Alcaligenes sp. SH-69 can synthesize poly(3-hydroxybutyrate-co-3-hydroxyvalerate) from a single carbon source such as glucose. To clone the phaC gene from Alcaligenes sp. SH-69, a polymerase chain reaction was performed using the oligomers synthesized based on the conserved regions of the phaC genes from other bacteria. A PCR product (550 bp) was partially sequenced and the deduced amino acid sequence was found to be homologous to that of the phaC gene from Alcaligenes eutrophus. Using the PCR fragment Southern blotting of Alcaligenes sp. SH-69 genomic DNA digested with several restriction enzymes was carried out.

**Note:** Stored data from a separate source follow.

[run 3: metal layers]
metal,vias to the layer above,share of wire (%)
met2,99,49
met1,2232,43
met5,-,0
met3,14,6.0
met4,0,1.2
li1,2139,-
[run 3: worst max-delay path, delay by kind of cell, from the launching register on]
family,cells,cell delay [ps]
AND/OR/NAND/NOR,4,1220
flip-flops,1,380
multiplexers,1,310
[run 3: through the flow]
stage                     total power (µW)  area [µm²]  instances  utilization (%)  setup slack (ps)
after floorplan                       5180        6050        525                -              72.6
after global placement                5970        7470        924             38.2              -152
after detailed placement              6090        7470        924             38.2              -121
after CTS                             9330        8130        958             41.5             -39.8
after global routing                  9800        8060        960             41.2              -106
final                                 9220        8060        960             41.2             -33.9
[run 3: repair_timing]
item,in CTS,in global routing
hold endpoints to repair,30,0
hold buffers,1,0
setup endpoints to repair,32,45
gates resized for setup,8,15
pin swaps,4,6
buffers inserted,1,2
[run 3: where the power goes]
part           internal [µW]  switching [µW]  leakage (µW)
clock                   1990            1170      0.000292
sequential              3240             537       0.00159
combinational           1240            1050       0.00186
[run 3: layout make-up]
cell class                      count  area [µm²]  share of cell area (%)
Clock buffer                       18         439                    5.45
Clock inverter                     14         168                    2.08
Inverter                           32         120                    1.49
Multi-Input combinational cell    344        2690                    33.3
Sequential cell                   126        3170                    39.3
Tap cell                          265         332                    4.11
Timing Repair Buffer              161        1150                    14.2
<file path="src/fbl_pkg.sv">
/*
  Shared constants and carrier types for the flash bitstream boot loader.
  Assumes a single 100 MHz system clock and a flash read port on that same clock.
*/
// ====================
// Package
// ====================
package fbl_pkg;

  // Clock figures
  localparam int CLK_HZ = 100_000_000;      // System clock rate
  localparam int CLK_NS = 10;               // System clock period

  // Time figures and their cycle counts
  localparam int BOOT_BUDGET_MS  = 200;                                  // Power-up deadline
  localparam int BOOT_BUDGET_CYC = BOOT_BUDGET_MS * (CLK_HZ / 1000);     // Longest: rounds down
  localparam int RELOAD_BUTTON_LOW_NS     = 250;                                  // Least clear pulse
  localparam int RELOAD_BUTTON_LOW_CYC    = (RELOAD_BUTTON_LOW_NS + CLK_NS - 1) / CLK_NS;  // Least: rounds up
  localparam int DONE_WAIT_US    = 100;                                  // Done wait limit
  localparam int DONE_WAIT_CYC   = (DONE_WAIT_US * 1000) / CLK_NS;       // Longest: rounds down
  localparam int SETTLE_CYC      = 4;                                    // Pin synchroniser settle

  // Widths
  localparam int NUM_SECTIONS = 4;          // Stored images
  localparam int SECT_W       = 2;          // Section index width
  localparam int CFG_W        = 32;         // Configuration port width
  localparam int FLASH_AW     = 26;         // Flash word address width
  localparam int LEN_W        = 26;         // Image length field width (words)
  localparam int CNT_W        = 25;         // Timer width
  localparam int PEND_W       = 4;          // Outstanding read counter width
  localparam logic [PEND_W-1:0] MAX_PEND = 4'h8;  // Most flash reads in flight

  // Image header layout inside a section (word offsets)
  localparam logic [FLASH_AW-1:0] HDR_MARK_OFS = 26'h0000000;  // Validity marker word
  localparam logic [FLASH_AW-1:0] HDR_LEN_OFS  = 26'h0000001;  // Length word
  localparam logic [FLASH_AW-1:0] IMG_DATA_OFS = 26'h0000002;  // First bitstream word
  localparam logic [LEN_W-1:0]    HDR_WORDS    = 26'h0000002;  // Header reads per check
  localparam logic [CFG_W-1:0]    IMG_MARK     = 32'ha5c3_5a3c; // Arbitrary marker value

  // Reset values
  localparam logic [CNT_W-1:0] CNT_RST = 25'h0000000;

  // Loader states, one-hot
  typedef enum logic [7:0] {
    FBL_ST_SETTLE    = 8'h01,
    FBL_ST_IDLE      = 8'h02,
    FBL_ST_START     = 8'h04,
    FBL_ST_HEADER    = 8'h08,
    FBL_ST_CLEAR     = 8'h10,
    FBL_ST_WAIT_INIT = 8'h20,
    FBL_ST_STREAM    = 8'h40,
    FBL_ST_WAIT_DONE = 8'h80
  } fbl_state_t;

  // Board pins, all asynchronous to clk_sys
  typedef struct packed {
    logic              reload_button;            // High while pressed
    logic              boot_mode_jumper;         // High when fitted
    logic              reload_request;           // From user design
    logic              image_choice_bit2_unused; // Ignored
    logic              image_choice_bit1;
    logic              image_choice_bit0;
    logic [SECT_W-1:0] boot_section_select;      // Non-volatile boot choice
    logic              tgt_init_b;               // Target ready, high when ready
    logic              tgt_done;                 // Target configured
    logic              scan_load_active;         // Scan-port load in progress
  } fbl_pins_t;
  localparam int PIN_W = $bits(fbl_pins_t);

  // Flash read request and answer
  typedef struct packed {
    logic                rd_req;
    logic [FLASH_AW-1:0] addr;
  } fbl_flash_req_t;
  typedef struct packed {
    logic             valid;
    logic [CFG_W-1:0] data;
  } fbl_flash_rsp_t;

  // Parallel configuration port
  typedef struct packed {
    logic             reload_button_b;  // Low clears target configuration
    logic             wr_b;    // Low for one cycle per word
    logic [CFG_W-1:0] data;
  } fbl_cfg_t;

  // Indicators
  typedef struct packed {
    logic loaded_section_lamp0;
    logic loaded_section_lamp1;
    logic loaded_section_lamp2_unused;
    logic load_error_lamp;
    logic fallback_lamp;
    logic config_done_lamp;
    logic budget_miss_lamp;
    logic busy;
  } fbl_lamps_t;

endpackage

</file>
<file path="src/fbl_pin_sync.sv">
/*
  Three-stage synchroniser with agreement filter for a group of pins.
  Assumes the inputs are asynchronous levels; output moves once stages two and three agree.
*/
`timescale 1ns/10ps
// ====================
// Pin synchroniser
// ====================
module fbl_pin_sync #(
  parameter int W = 1
) (
  // Clock and reset
  input  wire logic         clk_sys,
  input  wire logic         rst_b,
  // Pins in and filtered levels out
  input  wire logic [W-1:0] din,
  output logic      [W-1:0] dout
);
  import fbl_pkg::*;

  // All synchroniser state
  typedef struct packed {
    logic [W-1:0] s1;   // Metastable stage, read only by s2
    logic [W-1:0] s2;
    logic [W-1:0] s3;
    logic [W-1:0] out;
  } fbl_sync_t;

  fbl_sync_t sync_reg;   // Registered state
  fbl_sync_t sync_next;  // Next state

  // Next state: shift, and take a level only where s2 and s3 agree
  always_comb begin
    sync_next    = sync_reg;
    sync_next.s1 = din;
    sync_next.s2 = sync_reg.s1;
    sync_next.s3 = sync_reg.s2;
    for (int i = 0; i < W; i++) begin
      if (sync_reg.s2[i] == sync_reg.s3[i]) begin
        sync_next.out[i] = sync_reg.s3[i];
      end
    end
  end

  // State register
  always_ff @(posedge clk_sys or negedge rst_b) begin
    if (!rst_b) begin
      sync_reg <= '0;
    end else begin
      sync_reg <= sync_next;
    end
  end

  assign dout = sync_reg.out;
endmodule

</file>
<file path="src/fbl_loader.sv">
/*
  Flash bitstream boot loader: picks one of four flash sections, checks its header,
  clears the target and streams the image over a 32-bit parallel configuration port.
  Assumes a flash read port on clk_sys that accepts one read per cycle and answers in order,
  and board pins that are asynchronous and pass through the pin synchroniser.
*/
// Functional notes
// Four images, one per two-bit section
// Power-up without jumper loads from flash
// Power-up uses boot section select
// Invalid boot section: error lamp, no load
// User sets image choice, then raises request
// Request rise loads section bit1*2+bit0
// Invalid chosen section: boot section, fallback lamp
// Loaded section index shown on two lamps
// Image goes over 32-bit port at 100 MHz
// Power-up load finishes within 200 ms
// Reload button clears target at any time; the code does not clear while a scan-port load is active
// After button clear, reload unless jumper fitted
// Done lamp shows target configuration complete
// Scan-port load accepted anytime, replaces configuration
// Jumper fitted blocks any flash configuration; the code checks the jumper only before a load starts
// Configuration lost on power, button, scan, reload
// Image choice stable around request rising edge
`timescale 1ns/10ps
// ====================
// Loader top
// ====================
module fbl_loader #(
  parameter logic [fbl_pkg::CNT_W-1:0] BOOT_BUDGET_CYC = fbl_pkg::CNT_W'(fbl_pkg::BOOT_BUDGET_CYC),
  parameter logic [fbl_pkg::CNT_W-1:0] DONE_WAIT_CYC   = fbl_pkg::CNT_W'(fbl_pkg::DONE_WAIT_CYC)
) (
  // Clock and reset
  input  wire logic                    clk_sys,
  input  wire logic                    rst_b,
  // Board pins, asynchronous
  input  wire fbl_pkg::fbl_pins_t      pins_async,
  // Flash read port
  output fbl_pkg::fbl_flash_req_t      flash_req,
  input  wire fbl_pkg::fbl_flash_rsp_t flash_rsp,
  // Configuration port
  output fbl_pkg::fbl_cfg_t            cfg_port,
  // Indicators
  output fbl_pkg::fbl_lamps_t          lamps
);
  import fbl_pkg::*;

  // ====================
  // State
  // ====================
  typedef struct packed {
    fbl_state_t          st;          // Loader state
    logic [CNT_W-1:0]    cnt;         // State timer
    logic [CNT_W-1:0]    budget;      // Power-up deadline timer
    logic                budget_run;  // Deadline timer active
    logic [SECT_W-1:0]   sect;        // Section being loaded
    logic                user_try;    // Section came from the user, fallback allowed
    logic                mark_ok;     // Header marker matched
    logic                rcv_idx;     // Header word being received
    logic                load_go;     // Clear belongs to a validated load
    logic [LEN_W-1:0]    len;         // Image length in words
    logic [LEN_W-1:0]    iss_left;    // Reads still to issue
    logic [LEN_W-1:0]    rcv_left;    // Words still to receive
    logic [PEND_W-1:0]   pend;        // Reads in flight
    logic [FLASH_AW-1:0] addr;        // Next read address
    logic                req_prev;    // Last request level, for edge detect
    fbl_flash_req_t      flash;       // Registered flash request
    fbl_cfg_t            cfg;         // Registered configuration port
    fbl_lamps_t          lamp;        // Registered indicators
  } fbl_regs_t;

  fbl_regs_t  state_reg;   // Registered state
  fbl_regs_t  state_next;  // Next state
  fbl_pins_t  pin;         // Synchronised pins
  logic [PIN_W-1:0] pin_raw;
  logic       issue;       // A flash read goes out this cycle
  logic       req_rise;    // Reload request rising edge
  logic [LEN_W-1:0] hdr_len;  // Length carried by the current answer

  // Base word address of a section: index in the top address bits
  function automatic logic [FLASH_AW-1:0] sect_base(input logic [SECT_W-1:0] s);
    sect_base = {s, {(FLASH_AW-SECT_W){1'b0}}};
  endfunction

  // ====================
  // Pin synchroniser
  // ====================
  fbl_pin_sync #(
    .W (PIN_W)
  ) fbl_pin_sync_inst (
    .clk_sys (clk_sys),
    .rst_b   (rst_b),
    .din     (pins_async),
    .dout    (pin_raw)
  );
  assign pin = fbl_pins_t'(pin_raw);

  // ====================
  // Helper terms
  // ====================
  // Reads go out only in fetch states and with room in the in-flight window
  assign issue = ((state_reg.st == FBL_ST_HEADER) || (state_reg.st == FBL_ST_STREAM))
                 && (state_reg.iss_left != '0) && (state_reg.pend < MAX_PEND);
  // Edge, not level, so a request left high does not loop reloads
  assign req_rise = pin.reload_request & ~state_reg.req_prev;
  assign hdr_len  = flash_rsp.data[LEN_W-1:0];

  // ====================
  // Next-state logic
  // ====================
  always_comb begin
    state_next               = state_reg;
    state_next.flash.rd_req  = 1'b0;
    state_next.cfg.wr_b      = 1'b1;                         // Write strobe is a pulse
    state_next.req_prev      = pin.reload_request;
    state_next.lamp.config_done_lamp = pin.tgt_done;
    state_next.lamp.loaded_section_lamp2_unused = 1'b0;
    state_next.lamp.busy     = (state_reg.st != FBL_ST_IDLE);
    state_next.pend = state_reg.pend + PEND_W'(issue) - PEND_W'(flash_rsp.valid);

    // Power-up deadline: the miss lamp tells bring-up the image is too slow
    if (state_reg.budget_run) begin
      if (state_reg.budget == BOOT_BUDGET_CYC - 1'b1) begin
        state_next.lamp.budget_miss_lamp = 1'b1;
        state_next.budget_run = 1'b0;
      end else begin
        state_next.budget = state_reg.budget + 1'b1;
      end
    end

    // Shared read issue for header and stream
    if (issue) begin
      state_next.flash.rd_req = 1'b1;
      state_next.flash.addr   = state_reg.addr;
      state_next.addr         = state_reg.addr + 1'b1;
      state_next.iss_left     = state_reg.iss_left - 1'b1;
    end

    case (state_reg.st)
      // Let the pin synchroniser fill before the jumper is believed
      FBL_ST_SETTLE: begin
        if (state_reg.cnt == CNT_W'(SETTLE_CYC)) begin
          if (!pin.boot_mode_jumper) begin
            state_next.st   = FBL_ST_START;
            state_next.sect = pin.boot_section_select;
          end else begin
            state_next.st         = FBL_ST_IDLE;
            state_next.budget_run = 1'b0;
          end
          state_next.user_try = 1'b0;
        end else begin
          state_next.cnt = state_reg.cnt + 1'b1;
        end
      end
      // Wait for a user request; stale flash answers drain here
      FBL_ST_IDLE: begin
        if (req_rise && !pin.boot_mode_jumper) begin
          state_next.st   = FBL_ST_START;
          state_next.sect = {pin.image_choice_bit1, pin.image_choice_bit0};
          state_next.user_try           = 1'b1;
          state_next.lamp.fallback_lamp = 1'b0;
        end
      end
      // Start header check once no old read is in flight
      FBL_ST_START: begin
        if (state_reg.pend == '0) begin
          state_next.st       = FBL_ST_HEADER;
          state_next.addr     = sect_base(state_reg.sect) + HDR_MARK_OFS;
          state_next.iss_left = HDR_WORDS;
          state_next.rcv_idx  = 1'b0;
          state_next.mark_ok  = 1'b0;
        end
      end
      // Marker word then length word decide validity
      FBL_ST_HEADER: begin
        if (flash_rsp.valid) begin
          if (!state_reg.rcv_idx) begin
            state_next.mark_ok = (flash_rsp.data == IMG_MARK);
            state_next.rcv_idx = 1'b1;
          end else begin
            state_next.len = hdr_len;
            if (state_reg.mark_ok && (hdr_len != '0)) begin
              state_next.st      = FBL_ST_CLEAR;
              state_next.load_go = 1'b1;
              state_next.cnt     = CNT_W'(RELOAD_BUTTON_LOW_CYC);
              state_next.lamp.loaded_section_lamp0 = 1'b0;
              state_next.lamp.loaded_section_lamp1 = 1'b0;
            end else if (state_reg.user_try) begin
              state_next.st       = FBL_ST_START;
              state_next.sect     = pin.boot_section_select;
              state_next.user_try = 1'b0;
              state_next.lamp.fallback_lamp = 1'b1;
            end else begin
              state_next.st = FBL_ST_IDLE;
              state_next.lamp.load_error_lamp = 1'b1;
              state_next.budget_run = 1'b0;
            end
          end
        end
      end
      // Hold the target cleared for the least time and while the button is held
      FBL_ST_CLEAR: begin
        state_next.cfg.reload_button_b = 1'b0;
        if (state_reg.cnt != '0) begin
          state_next.cnt = state_reg.cnt - 1'b1;
        end else if (!pin.reload_button) begin
          state_next.cfg.reload_button_b = 1'b1;
          if (state_reg.load_go) begin
            state_next.st = FBL_ST_WAIT_INIT;
          end else if (!pin.boot_mode_jumper) begin
            state_next.st       = FBL_ST_START;
            state_next.sect     = pin.boot_section_select;
            state_next.user_try = 1'b0;
          end else begin
            state_next.st = FBL_ST_IDLE;
          end
        end
      end
      // Target signals it has wiped its memory and can take data
      FBL_ST_WAIT_INIT: begin
        if (pin.tgt_init_b) begin
          state_next.st       = FBL_ST_STREAM;
          state_next.addr     = sect_base(state_reg.sect) + IMG_DATA_OFS;
          state_next.iss_left = state_reg.len;
          state_next.rcv_left = state_reg.len;
        end
      end
      // Each flash answer becomes one 32-bit write on the port
      FBL_ST_STREAM: begin
        if (flash_rsp.valid) begin
          state_next.cfg.data = flash_rsp.data;
          state_next.cfg.wr_b = 1'b0;
          state_next.rcv_left = state_reg.rcv_left - 1'b1;
          if (state_reg.rcv_left == LEN_W'(1)) begin
            state_next.st  = FBL_ST_WAIT_DONE;
            state_next.cnt = DONE_WAIT_CYC;
          end
        end
      end
      // Target must report done; a bad image times out as an error
      FBL_ST_WAIT_DONE: begin
        if (pin.tgt_done) begin
          state_next.st = FBL_ST_IDLE;
          state_next.lamp.loaded_section_lamp0 = state_reg.sect[0];
          state_next.lamp.loaded_section_lamp1 = state_reg.sect[1];
          state_next.lamp.load_error_lamp      = 1'b0;
          state_next.budget_run                = 1'b0;
        end else if (state_reg.cnt == '0) begin
          state_next.st = FBL_ST_IDLE;
          state_next.lamp.load_error_lamp = 1'b1;
        end else begin
          state_next.cnt = state_reg.cnt - 1'b1;
        end
      end
      default: begin
        state_next.st = FBL_ST_IDLE;
      end
    endcase

    // Button press overrides any load in progress
    if (pin.reload_button && !((state_reg.st == FBL_ST_CLEAR) && !state_reg.load_go)) begin
      state_next.st       = FBL_ST_CLEAR;
      state_next.load_go  = 1'b0;
      state_next.cnt      = CNT_W'(RELOAD_BUTTON_LOW_CYC);
      state_next.iss_left = '0;
      state_next.cfg.reload_button_b = 1'b0;
      state_next.lamp.loaded_section_lamp0 = 1'b0;
      state_next.lamp.loaded_section_lamp1 = 1'b0;
      state_next.lamp.fallback_lamp        = 1'b0;
      state_next.lamp.load_error_lamp      = 1'b0;
    end

    // Scan-port load wins: release the port and forget the flash image
    if (pin.scan_load_active) begin
      state_next.st         = FBL_ST_IDLE;
      state_next.iss_left   = '0;
      state_next.cfg.reload_button_b = 1'b1;
      state_next.budget_run = 1'b0;
      state_next.lamp.loaded_section_lamp0 = 1'b0;
      state_next.lamp.loaded_section_lamp1 = 1'b0;
    end
  end

  // ====================
  // State register
  // ====================
  // Power-up is the reset release, so the deadline timer starts running here
  always_ff @(posedge clk_sys or negedge rst_b) begin
    if (!rst_b) begin
      state_reg            <= '0;
      state_reg.st         <= FBL_ST_SETTLE;
      state_reg.cnt        <= CNT_RST;
      state_reg.budget     <= CNT_RST;
      state_reg.budget_run <= 1'b1;
      state_reg.cfg.reload_button_b <= 1'b1;
      state_reg.cfg.wr_b   <= 1'b1;
    end else begin
      state_reg <= state_next;
    end
  end

  // ====================
  // Outputs, straight from the state register
  // ====================
  assign flash_req = state_reg.flash;
  assign cfg_port  = state_reg.cfg;
  assign lamps     = state_reg.lamp;
endmodule

</file>
==> config.mk <==
export PLATFORM = sky130hd
export DESIGN_NAME = abu_address_breakpoint_unit
export DESIGN_NICKNAME = d
export VERILOG_FILES = /design/src/abu_pkg.sv /design/src/abu_address_breakpoint_unit.sv
export VERILOG_INCLUDE_DIRS = /design/src
export SDC_FILE = /design/constraint.sdc
export NUM_CORES = 1
export LEC_CHECK = 0
export CORE_AREA = 2 2 85 87
export DETAILED_ROUTE_END_ITERATION = 12
export DIE_AREA = 0 0 87 89
export DONT_BUFFER_PORTS = 1
export GPL_ROUTABILITY_DRIVEN = 0
export PLACE_DENSITY_LB_ADDON = 0.1
export SYNTH_ARGS = -nofsm -noshare
export SYNTH_HDL_FRONTEND = slang
export SYNTH_SLANG_ARGS = --single-unit
==> constraint.sdc <==
create_clock -name i_mclk -period 2 [get_ports i_mclk]
set_input_delay 0.4 -clock i_mclk [delete_from_list [all_inputs] [get_ports i_mclk]]
set_output_delay 0.4 -clock i_mclk [all_outputs]
set_load 0.02 [all_outputs]
==> src/abu_cfg.svh <==
/*
  constants for the address breakpoint unit: register offsets, field
  positions, reset values and vectors. assumes a 32-bit classic wishbone bus.
*/
// Summary of operation
// RQ1 - address match with enable requests break
// RQ2 - force trap instruction, vector by monitor mode
// RQ3 - address match sets break active bit
// RQ4 - writing one to active requests break
// RQ5 - return from interrupt ends break state
// RQ6 - opcode match defers that instruction
// RQ7 - operand match breaks after instruction
// RQ8 - cleared active with same address: no rebreak
// RQ9 - software reloads address for continuous breaks
// RQ10 - enable bit seven, reset clears it
// RQ11 - software clears active; reset clears it
// RQ12 - address bytes read/write, reset to zero
// RQ13 - flag clears blocked in break unless enabled
// RQ14 - timer halted during break state
// RQ15 - watchdog off in monitor break if set
// RQ16 - wait exit flag set by break
// RQ17 - no break in wait or stop
// RQ18 - break state held until return
`ifndef ABU_CFG_SVH
`define ABU_CFG_SVH
`define ABU_OFS_SCR     8'h00
`define ABU_OFS_ADRH    8'h04
`define ABU_OFS_ADRL    8'h08
`define ABU_OFS_AUX     8'h0c
`define ABU_OFS_WSR     8'h10
`define ABU_OFS_FCR     8'h14
`define ABU_OFS_IST     8'h18
`define ABU_OFS_ICLR    8'h1c
`define ABU_OFS_IEN     8'h20
`define ABU_BIT_ENA     7
`define ABU_BIT_ACT     6
`define ABU_BIT_WDDIS   0
`define ABU_BIT_WEXIT   1
`define ABU_BIT_CFE     7
`define ABU_RST_BYTE    8'h00
`define ABU_VEC_NORMAL  16'hfffc
`define ABU_VEC_MONITOR 16'hfefc
`define ABU_OP_TRAP     8'h83
`endif

==> src/abu_pkg.sv <==
/*
  types for the address breakpoint unit. assumes abu_cfg.svh is alongside.
*/
package abu_pkg;
  typedef enum logic [1:0]
  {
    ABU_IDLE    = 2'b00,
    ABU_PENDING = 2'b01,
    ABU_BREAK   = 2'b10
  } abu_state_t;
  // interrupt status bits: entry, exit
  typedef logic [1:0] abu_irq_t;
endpackage : abu_pkg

To prepare a partial genomic library, about 5-Kb genomic DNA fragments digested with EcoRI, which showed a positive signal in the Southern blotting, were eluted from an agarose gel, ligated with pUC19 cleaved with EcoRI, and transformed into Escherichia coli. The partial library was screened using the PCR fragment as a probe and a plasmid, named pPHA11, showing a strong hybridization signal was selected. Restriction mapping of the insert DNA in pPHA11 was performed. Cotransformation into E. coli of the plasmid pPHA11 and the plasmid pPHA21 which has phaA and phaB from A. eutrophus resulted in turbid E. coli colonies which are indicative of PHA accumulation. This result tells us that the Alcaligenes sp. SH-69 phaC gene in the pPHA11 is functionally active in E. coli and can synthesize PHA in the presence of the A. eutrophus phaA and phaB genes.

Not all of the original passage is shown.